080112黒沢清「叫」観てきた



・ケメコが「映画の上映会予約しといたから」というので、黒沢清知らねえな〜とおもいつつ遊びにきている鳥取のジョニーと江ノ島まで雨のなか出かけた。
・主催は湘南藤沢フィルム・コミッション で、「藤沢を舞台とした映画やテレビドラマの撮影を支援するため、湘南藤沢フィルム・コミッションは設立されました。ロケハンの情報提供から公共施設等の利用の許可、エキストラの手配など多岐にわたって制作にご協力いたします。」とホームページにあった。
・へえ〜そんなことやってるとこがあるんだーなど暢気に構えてたら、この団体に協力してくれた企業や、最多出演のボランティアーエキストラさんへの表彰式が小一時間続く、で、ようやく鑑賞と思いきや今度は黒沢清監督が映画の場所、ロケ地を決めるときみたいな話が続いた。
・「やっぱタダほどコワいものはない」などと普段ならぐんにゃりしはじめるはずのところ、お正月気分も手伝って、エキストラさんのエピソードも監督のお話も面白く聞けた。
・ようやく観劇、この映画ホラーでも刑事物でもサスペンスとも決めつけられない塩梅に出来上がっているのは、映画全編にかなりの時間登場する警察署に模している実は松下冷機の倉庫の場所(絵柄)が貢献しているのです。と監督が語っていたけどたしかにそうだった。

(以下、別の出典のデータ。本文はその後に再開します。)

**config.mk**
```make
export PLATFORM = sky130hd
export DESIGN_NAME = rocache_top
export DESIGN_NICKNAME = d
export VERILOG_FILES = /design/src/design/wb_pkg.sv /design/src/design/rocache_pkg.sv /design/src/design/rocache_beat_counter.sv /design/src/design/rocache_ctrl.sv /design/src/design/rocache_line_store.sv /design/src/design/rocache_region_decode.sv /design/src/design/rocache_top.sv
export SDC_FILE = /design/constraint.sdc
export NUM_CORES = 2
export LEC_CHECK = 0
export ABC_AREA = 0
export BUFFER_PORTS_ARGS = -buffer_cell sky130_fd_sc_hd__buf_2
export CAP_MARGIN = 25
export CELL_PAD_IN_SITES_DETAIL_PLACEMENT = 0
export CELL_PAD_IN_SITES_GLOBAL_PLACEMENT = 1
export CORE_MARGIN = 4
export CORE_UTILIZATION = 50
export DETAILED_ROUTE_END_ITERATION = 7
export GPL_ROUTABILITY_DRIVEN = 0
export PLACE_DENSITY_LB_ADDON = 0.1
export SLEW_MARGIN = 20
export SYNTH_ARGS = -nofsm -noshare
export SYNTH_HDL_FRONTEND = slang
export SYNTH_HIERARCHICAL = 1
export SYNTH_SLANG_ARGS = --single-unit
```
**constraint.sdc**
```tcl
create_clock -name clk_i -period 11.3 [get_ports clk_i]
set_clock_uncertainty 0.05 [all_clocks]
set_input_delay 2.825 -clock clk_i [delete_from_list [all_inputs] [get_ports clk_i]]
set_output_delay 2.825 -clock clk_i [all_outputs]
set_load 0.03 [all_outputs]
```
**src/design/wb_pkg.sv**
```systemverilog
// Wishbone classic bus types for a 32-bit byte-addressed bus with byte selects
package wb_pkg;

  // ----------------------------------------------------------------------
  // Bus widths
  // ----------------------------------------------------------------------
  localparam int unsigned ADDR_W = 32;
  localparam int unsigned DATA_W = 32;

  // ----------------------------------------------------------------------
  // Bus types
  // ----------------------------------------------------------------------
  // Byte address, the low two bits select a byte inside a word
  typedef logic [ADDR_W-1:0] addr_t;

  typedef logic [DATA_W-1:0] data_t;

  // One select bit per data byte
  typedef logic [DATA_W/8-1:0] sel_t;

endpackage

```
**src/design/rocache_pkg.sv**
```systemverilog
// Geometry of a direct-mapped cache with 16 lines of 4 words; widths follow wb_pkg
package rocache_pkg;

  // ----------------------------------------------------------------------
  // Geometry
  // ----------------------------------------------------------------------
  localparam int unsigned WORDS_PER_LINE = 4;
  localparam int unsigned LINE_COUNT     = 16;
  localparam int unsigned NR_WINDOWS     = 2;

  // Address split, from the lsb upwards: byte, word offset, index, tag
  localparam int unsigned BYTE_OFF_W = 2;
  localparam int unsigned WORD_OFF_W = 2;
  localparam int unsigned INDEX_W    = 4;
  localparam int unsigned TAG_W      = wb_pkg::ADDR_W - INDEX_W - WORD_OFF_W - BYTE_OFF_W;

  // ----------------------------------------------------------------------
  // Storage types
  // ----------------------------------------------------------------------
  // Word 0 sits in the low bits of the line
  typedef logic [WORDS_PER_LINE-1:0][wb_pkg::DATA_W-1:0] line_t;

  typedef struct packed {
    logic             valid;
    logic [TAG_W-1:0] tag;
  } tag_entry_t;

  typedef logic [INDEX_W-1:0] index_t;

endpackage

```
**src/design/rocache_beat_counter.sv**
```systemverilog
// Wraps to zero after the last count; mode_i low counts line words, high counts lines
`timescale 1ns/1ps

module rocache_beat_counter (
  input  logic                clk_i,
  input  logic                rst_ni,
  input  logic                clear_i,
  input  logic                step_i,
  input  logic                mode_i,
  output rocache_pkg::index_t count_o,
  output logic                last_o
);

  rocache_pkg::index_t count_q;
  rocache_pkg::index_t final_count;

  // Refill walks the words of one line, flush walks every line
  assign final_count = mode_i ? rocache_pkg::index_t'(rocache_pkg::LINE_COUNT - 1)
                              : rocache_pkg::index_t'(rocache_pkg::WORDS_PER_LINE - 1);

  assign last_o  = (count_q == final_count);
  assign count_o = count_q;

  // ----------------------------------------------------------------------
  // Count register
  // ----------------------------------------------------------------------
  always_ff @(posedge clk_i or negedge rst_ni) begin
    if (!rst_ni) begin
      count_q <= '0;
    end else if (clear_i) begin
      count_q <= '0;
    end else if (step_i) begin
      if (last_o) begin
        count_q <= '0;
      end else begin
        count_q <= count_q + rocache_pkg::index_t'(1);
      end
    end
  end

endmodule

```
**src/design/rocache_ctrl.sv**
```systemverilog
// One request at a time; slave inputs must stay stable until ack_o or err_o is seen
`timescale 1ns/1ps

module rocache_ctrl (
  input  logic                    clk_i,
  input  logic                    rst_ni,
  // Slave port
  input  logic                    cyc_i,
  input  logic                    stb_i,
  input  logic                    we_i,
  input  wb_pkg::addr_t           adr_i,
  input  wb_pkg::data_t           dat_i,
  input  wb_pkg::sel_t            sel_i,
  output wb_pkg::data_t           dat_o,
  output logic                    ack_o,
  output logic                    err_o,
  input  logic                    cacheable_i,
  input  logic                    flush_valid_i,
  output logic                    flush_ready_o,
  // Master port
  output logic                    m_cyc_o,
  output logic                    m_stb_o,
  output logic                    m_we_o,
  output wb_pkg::addr_t           m_adr_o,
  output wb_pkg::data_t           m_dat_o,
  output wb_pkg::sel_t            m_sel_o,
  input  wb_pkg::data_t           m_dat_i,
  input  logic                    m_ack_i,
  input  logic                    m_err_i,
  // Counter
  output logic                    cnt_clear_o,
  output logic                    cnt_step_o,
  output logic                    cnt_mode_o,
  input  rocache_pkg::index_t     count_i,
  input  logic                    last_i,
  // Tag and data stores
  output rocache_pkg::index_t     rd_index_o,
  output logic                    wr_en_o,
  output rocache_pkg::index_t     wr_index_o,
  output rocache_pkg::tag_entry_t tag_wr_o,
  output rocache_pkg::line_t      line_wr_o,
  input  rocache_pkg::tag_entry_t tag_rd_i,
  input  rocache_pkg::line_t      line_rd_i
);

  typedef enum logic [2:0] {
    ST_FLUSH,
    ST_IDLE,
    ST_LOOKUP,
    ST_REFILL,
    ST_FILL_WRITE,
    ST_BYPASS,
    ST_RESPOND
  } state_e;

  state_e                                  state_q;
  state_e                                  state_d;
  logic                                    gap_q;
  logic                                    err_q;
  logic                                    init_done_q;
  logic                                    flush_ready_q;
  rocache_pkg::line_t                      line_q;
  wb_pkg::data_t                           data_q;
  logic [rocache_pkg::WORD_OFF_W-1:0]      req_off;
  rocache_pkg::index_t                     req_index;
  logic [rocache_pkg::TAG_W-1:0]           req_tag;
  logic                                    hit;
  logic                                    beat_done;

  // ----------------------------------------------------------------------
  // Request address split
  // ----------------------------------------------------------------------
  assign req_off   = adr_i[rocache_pkg::BYTE_OFF_W +: rocache_pkg::WORD_OFF_W];
  assign req_index = adr_i[rocache_pkg::BYTE_OFF_W + rocache_pkg::WORD_OFF_W +:
                           rocache_pkg::INDEX_W];
  assign req_tag   = adr_i[wb_pkg::ADDR_W-1 -: rocache_pkg::TAG_W];

  // Stores are read with the held request address, valid one cycle later in lookup
  assign rd_index_o = req_index;
  assign hit        = tag_rd_i.valid && (tag_rd_i.tag == req_tag);

  // A master cycle ends on either ack or err
  assign beat_done = m_cyc_o && (m_ack_i || m_err_i);

  // ----------------------------------------------------------------------
  // Next state
  // ----------------------------------------------------------------------
  always_comb begin
    state_d = state_q;
    unique case (state_q)
      ST_FLUSH: begin
        if (last_i) begin
          state_d = ST_IDLE;
        end
      end
      ST_IDLE: begin
        // The cycle with flush_ready_o high closes the handshake, so no restart then
        if (flush_valid_i && !flush_ready_q) begin
          state_d = ST_FLUSH;
        end else if (cyc_i && stb_i) begin
          state_d = cacheable_i ? ST_LOOKUP : ST_BYPASS;
        end
      end
      ST_LOOKUP: begin
        state_d = hit ? ST_RESPOND : ST_REFILL;
      end
      ST_REFILL: begin
        if (beat_done && last_i) begin
          state_d = ST_FILL_WRITE;
        end
      end
      ST_FILL_WRITE: begin
        state_d = ST_RESPOND;
      end
      ST_BYPASS: begin
        if (beat_done) begin
          state_d = ST_RESPOND;
        end
      end
      ST_RESPOND: begin
        state_d = ST_IDLE;
      end
      default: begin
        state_d = ST_FLUSH;
      end
    endcase
  end

  // ----------------------------------------------------------------------
  // Master port, counter and store controls
  // ----------------------------------------------------------------------
  always_comb begin
    m_cyc_o        = 1'b0;
    m_stb_o        = 1'b0;
    m_we_o         = 1'b0;
    m_adr_o        = adr_i;
    m_dat_o        = dat_i;
    m_sel_o        = sel_i;
    cnt_clear_o    = 1'b0;
    cnt_step_o     = 1'b0;
    cnt_mode_o     = 1'b0;
    wr_en_o        = 1'b0;
    wr_index_o     = req_index;
    tag_wr_o.valid = !err_q;
    tag_wr_o.tag   = req_tag;
    unique case (state_q)
      ST_FLUSH: begin
        // One invalid entry per cycle, walking all lines
        cnt_mode_o     = 1'b1;
        cnt_step_o     = 1'b1;
        wr_en_o        = 1'b1;
        wr_index_o     = count_i;
        tag_wr_o.valid = 1'b0;
      end
      ST_IDLE, ST_LOOKUP: begin
        cnt_clear_o = 1'b1;
      end
      ST_REFILL: begin
        // Single-beat reads with one idle cycle between them
        m_cyc_o    = !gap_q;
        m_stb_o    = !gap_q;
        m_adr_o    = {adr_i[wb_pkg::ADDR_W-1:rocache_pkg::BYTE_OFF_W + rocache_pkg::WORD_OFF_W],
                      count_i[rocache_pkg::WORD_OFF_W-1:0],
                      {rocache_pkg::BYTE_OFF_W{1'b0}}};
        m_sel_o    = '1;
        cnt_step_o = beat_done;
      end
      ST_FILL_WRITE: begin
        // Entry stays invalid if any refill beat failed
        wr_en_o = 1'b1;
      end
      ST_BYPASS: begin
        m_cyc_o = 1'b1;
        m_stb_o = 1'b1;
        m_we_o  = we_i;
      end
      default: begin
      end
    endcase
  end

  assign line_wr_o     = line_q;
  assign dat_o         = data_q;
  assign ack_o         = (state_q == ST_RESPOND) && !err_q;
  assign err_o         = (state_q == ST_RESPOND) && err_q;
  assign flush_ready_o = flush_ready_q;

  // ----------------------------------------------------------------------
  // Control registers
  // ----------------------------------------------------------------------
  always_ff @(posedge clk_i or negedge rst_ni) begin
    if (!rst_ni) begin
      state_q       <= ST_FLUSH;
      gap_q         <= 1'b0;
      err_q         <= 1'b0;
      init_done_q   <= 1'b0;
      flush_ready_q <= 1'b0;
    end else begin
      state_q <= state_d;
      gap_q   <= (state_q == ST_REFILL) && beat_done && !last_i;
      // The flush after reset has no requester, so it gives no ready pulse
      flush_ready_q <= (state_q == ST_FLUSH) && last_i && init_done_q;
      if (state_q == ST_IDLE) begin
        init_done_q <= 1'b1;
        err_q       <= 1'b0;
      end else if (beat_done && m_err_i) begin
        err_q <= 1'b1;
      end
    end
  end

  // ----------------------------------------------------------------------
  // Line assembly and response data
  // ----------------------------------------------------------------------
  always_ff @(posedge clk_i) begin
    if ((state_q == ST_REFILL) && beat_done) begin
      line_q[count_i[rocache_pkg::WORD_OFF_W-1:0]] <= m_dat_i;
    end
    if (state_q == ST_LOOKUP) begin
      data_q <= line_rd_i[req_off];
    end else if (state_q == ST_FILL_WRITE) begin
      data_q <= line_q[req_off];
    end else if ((state_q == ST_BYPASS) && beat_done) begin
      data_q <= m_dat_i;
    end
  end

endmodule

```
**src/design/rocache_line_store.sv**
```systemverilog
// Read data appears one cycle after the index; a same-cycle write to that index reads old data
`timescale 1ns/1ps

module rocache_line_store #(
  parameter type payload_t = rocache_pkg::line_t
) (
  input  logic                clk_i,
  input  logic                rst_ni,
  input  rocache_pkg::index_t rd_index_i,
  input  logic                wr_en_i,
  input  rocache_pkg::index_t wr_index_i,
  input  payload_t            wr_data_i,
  output payload_t            rd_data_o
);

  payload_t mem_q [rocache_pkg::LINE_COUNT];

  // ----------------------------------------------------------------------
  // Write port
  // ----------------------------------------------------------------------
  always_ff @(posedge clk_i) begin
    if (wr_en_i) begin
      mem_q[wr_index_i] <= wr_data_i;
    end
  end

  // ----------------------------------------------------------------------
  // Registered read port
  // ----------------------------------------------------------------------
  always_ff @(posedge clk_i or negedge rst_ni) begin
    if (!rst_ni) begin
      rd_data_o <= '0;
    end else begin
      rd_data_o <= mem_q[rd_index_i];
    end
  end

endmodule

```
**src/design/rocache_region_decode.sv**
```systemverilog
// Windows are half-open [start, end); end must be above start, writes never cacheable
`timescale 1ns/1ps

module rocache_region_decode (
  input  logic          enable_i,
  input  wb_pkg::addr_t adr_i,
  input  logic          we_i,
  input  wb_pkg::addr_t start_addr_i [rocache_pkg::NR_WINDOWS],
  input  wb_pkg::addr_t end_addr_i   [rocache_pkg::NR_WINDOWS],
  output logic          cacheable_o
);

  logic [rocache_pkg::NR_WINDOWS-1:0] win_hit;
  logic                               in_window;

  // ----------------------------------------------------------------------
  // Per-window range compare
  // ----------------------------------------------------------------------
  for (genvar i = 0; i < rocache_pkg::NR_WINDOWS; i++) begin : gen_window
    assign win_hit[i] = (adr_i >= start_addr_i[i]) && (adr_i < end_addr_i[i]);
  end

  // Overlapping windows are harmless, any match counts
  assign in_window = |win_hit;

  // Only reads are served from the line store
  assign cacheable_o = enable_i && !we_i && in_window;

endmodule

```
**src/design/rocache_top.sv**
```systemverilog
// Read-only cache between a Wishbone classic slave and master; writes always bypass
`timescale 1ns/1ps

module rocache_top (
  input  logic          clk_i,
  input  logic          rst_ni,
  input  logic          enable_i,
  input  wb_pkg::addr_t start_addr_i [rocache_pkg::NR_WINDOWS],
  input  wb_pkg::addr_t end_addr_i   [rocache_pkg::NR_WINDOWS],
  input  logic          flush_valid_i,
  output logic          flush_ready_o,
  // Slave port
  input  logic          cyc_i,
  input  logic          stb_i,
  input  logic          we_i,
  input  wb_pkg::addr_t adr_i,
  input  wb_pkg::data_t dat_i,
  input  wb_pkg::sel_t  sel_i,
  output wb_pkg::data_t dat_o,
  output logic          ack_o,
  output logic          err_o,
  // Master port
  output logic          m_cyc_o,
  output logic          m_stb_o,
  output logic          m_we_o,
  output wb_pkg::addr_t m_adr_o,
  output wb_pkg::data_t m_dat_o,
  output wb_pkg::sel_t  m_sel_o,
  input  wb_pkg::data_t m_dat_i,
  input  logic          m_ack_i,
  input  logic          m_err_i
);

  logic                    cacheable;
  logic                    cnt_clear;
  logic                    cnt_step;
  logic                    cnt_mode;
  rocache_pkg::index_t     count;
  logic                    cnt_last;
  rocache_pkg::index_t     rd_index;
  logic                    wr_en;
  rocache_pkg::index_t     wr_index;
  rocache_pkg::tag_entry_t tag_wr;
  rocache_pkg::tag_entry_t tag_rd;
  rocache_pkg::line_t      line_wr;
  rocache_pkg::line_t      line_rd;

  rocache_region_decode u_region_decode (
    .enable_i     (enable_i),
    .adr_i        (adr_i),
    .we_i         (we_i),
    .start_addr_i (start_addr_i),
    .end_addr_i   (end_addr_i),
    .cacheable_o  (cacheable)
  );

  rocache_beat_counter u_beat_counter (
    .clk_i   (clk_i),
    .rst_ni  (rst_ni),
    .clear_i (cnt_clear),
    .step_i  (cnt_step),
    .mode_i  (cnt_mode),
    .count_o (count),
    .last_o  (cnt_last)
  );

  // Tags and lines share the index and write strobe
  rocache_line_store #(
    .payload_t (rocache_pkg::tag_entry_t)
  ) u_tag_store (
    .clk_i      (clk_i),
    .rst_ni     (rst_ni),
    .rd_index_i (rd_index),
    .wr_en_i    (wr_en),
    .wr_index_i (wr_index),
    .wr_data_i  (tag_wr),
    .rd_data_o  (tag_rd)
  );

  rocache_line_store #(
    .payload_t (rocache_pkg::line_t)
  ) u_data_store (
    .clk_i      (clk_i),
    .rst_ni     (rst_ni),
    .rd_index_i (rd_index),
    .wr_en_i    (wr_en),
    .wr_index_i (wr_index),
    .wr_data_i  (line_wr),
    .rd_data_o  (line_rd)
  );

  rocache_ctrl u_ctrl (
    .clk_i         (clk_i),
    .rst_ni        (rst_ni),
    .cyc_i         (cyc_i),
    .stb_i         (stb_i),
    .we_i          (we_i),
    .adr_i         (adr_i),
    .dat_i         (dat_i),
    .sel_i         (sel_i),
    .dat_o         (dat_o),
    .ack_o         (ack_o),
    .err_o         (err_o),
    .cacheable_i   (cacheable),
    .flush_valid_i (flush_valid_i),
    .flush_ready_o (flush_ready_o),
    .m_cyc_o       (m_cyc_o),
    .m_stb_o       (m_stb_o),
    .m_we_o        (m_we_o),
    .m_adr_o       (m_adr_o),
    .m_dat_o       (m_dat_o),
    .m_sel_o       (m_sel_o),
    .m_dat_i       (m_dat_i),
    .m_ack_i       (m_ack_i),
    .m_err_i       (m_err_i),
    .cnt_clear_o   (cnt_clear),
    .cnt_step_o    (cnt_step),
    .cnt_mode_o    (cnt_mode),
    .count_i       (count),
    .last_i        (cnt_last),
    .rd_index_o    (rd_index),
    .wr_en_o       (wr_en),
    .wr_index_o    (wr_index),
    .tag_wr_o      (tag_wr),
    .line_wr_o     (line_wr),
    .tag_rd_i      (tag_rd),
    .line_rd_i     (line_rd)
  );

endmodule

```
==> reports/results.ini <==
[timing]
slew_headroom_pct=26.9
timing.fmax_mhz=142
layout_min_cycle_time_ps=7050
slew_viol_final=0
hold_slack_ps=429
rsz0062_at_grt=no
setup_viol=0
setup_tns_ps=0
finalCritPeriodShare_pct=62.4
worst_pin_slew_ps=1090
hold_viol_final=0

[place]
portBuffers=278
dpl_cell_area_um2=112000
dp_hpwl_mm=138
place_inst=7917

[floorplanning]
initial_core_util_pct=50.2
core_um2=214000
pin_count=343
die-area_um2=223000
row_count=170
die_x_um=472
die_h_um=472

[synthesis]
yosysMostFrequentCell=edfxtp_1
postSynthAreaPerCell_um2=21.4
ys_async_sr_fraction_pct=5.92
synth_area_leaders=edfxtp_1 (73%), mux4_2 (13%), dfrtp_1 (3.8%), a22oi_1 (1.9%), ha_1 (1.5%)
synth_common_cells=edfxtp_1 (2608), mux4_2 (643), a22oi_1 (267), dfrtp_1 (164), nand2_1 (163)
synth-edff-count=2608
yosysSeqAreaShare_pct=76.6
ys_types=71
synth_top_area_share_pct=72.8
synthCells=5020
synth_largest_area_cell=edfxtp_1
synthFlopType=edfxtp_1
yosysWarnings=6
ys_ff_latch=2772
synth_area_um2=108000
synth_fp_nets=5384

[drt]
drt-initial-drc-count=4900
via_per_inst=6.20
antenna_left=0
drc=0
wl_mm=277
drt_first_pass_iters=7
routed-via-count=52357
wl_per_cell_um=32.7

[power]
leakagePower_nw=40.1
power_mw=24.1
pwr_density_cell_nw_per_um2=198
ir_drop_v=0.000142

[cells_and_area]
drive_gt1_share_pct=27.9
fin_cells=8447
final.fill_count=15983
nNetsFinal=5743
synthToLayoutAreaGrowth_pct=12.8
fin_area_um2=121000

[cts]
cts.sinks=2772
cts.hold.buffers_added=0
cts_buffers=296
clk_latency_ps=930
h-tree-depth=5
clk_path_buf_depth=4
cts_tree=yes
cts-root-buf=clkbuf_16
post_cts_buffers=0
clkTransAtPathRegs_ps=60
cts.repair.resized=0

[min_path]
worstHoldPathType=flop to flop
holdPathStages=1
min_from=u_ctrl/init_done_q$_DFFE_PN0P_

[global_route]
overflow=0
grt_pass1_wl_mm=395
antenna_found_initial=19
grt_use_total_pct=24.9
grt_pass1_vias=53949
grt_max_degree=114

[status]
status=complete, no violations

[worst_setup_path]
rr_worst_depth=6
cp_max_fo=51
critPathArrivalTime_ps=4180
worstPathRequired_ps=8430
end_kind=primary output
regToRegStartpoint=u_ctrl/state_q[1]$_DFFE_PN0P_
crit_type=input pin to primary output
startpoint=adr_i[4]
start_kind=input pin

[flow_run]
maxCapViolCount=0

-- cell usage in the layout (no fill, tap or decap), types with 34 or more instances in the layout --
master,instances
edfxtp_1,2608
mux4_2,643
clkbuf_16,302
buf_2,271
a22oi_1,267
dfrtp_1,164
nand2_1,161
ha_1,127
inv_1,126
clkbuf_1,86
nor2_1,86
buf_4,82
mux2_2,63
a21oi_1,45
clkinv_1,44
clkinv_2,34
-- registers in the layout, indices dropped and copies added (netlist names) --
name,flops
u_ctrl/err_q,1
u_ctrl/flush_ready_o,1
u_ctrl/state_q,3
u_ctrl/init_done_q,1
u_data_store/mem_q,2048
u_beat_counter/count_o,4
u_ctrl/gap_q,1
u_ctrl/line_wr_o,128
u_ctrl/dat_o,32
u_tag_store/rd_data_o,25
u_data_store/rd_data_o,128
u_tag_store/mem_q,400
-- critical path, cell delays in order --
cell and delay, ps:
buf_8 440, buf_4 590, buf_2 310
-- power breakdown --
group | switching, mW | total, mW | internal [mW] | leakage (nW)
registers | 0.279 | 12.4 | 12.1 | 25.5
logic | 1.73 | 2.51 | 0.778 | 10.2
clock network | 3.76 | 9.14 | 5.39 | 4.46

・劇中、幽霊の葉月里緒菜が刑事の役所広司に「あなたは私を見た。そして私もあなたを見た。それなのにあなた方はなにもしてくれなかった」というシーンが印象的だった。医師である自身の父に殺されることになる不良息子の事件も、不倫関係の社長を殺してしまう女事務員の事件も、「あなたは私を見た」のに「なにもしてくれなかった」連続殺人事件なのだろう。そういうのって、いまの空気だよな〜と、帰り道、とびっちょ丼(うまかった)喰いながら語ってみると、「この映画のことめずらしく気に入ってるみたいじゃない」と冷やかされた。
・ふる〜い顔見知りが、ちょっとした役で出演しているのを偶然見つけた。苦節幾百年、着実にキャリアーアップしてるらしいのも、くやしさ半ばではあるけどうれしかった。
・ジョニーのほうは「俺は鬱なんだからこんなもん見せるなよ、おれは楽しい映画が見たかったんだー」など小雨の中でわめいていたが、その姿は確実に朝、家を出たときより元気にみえた。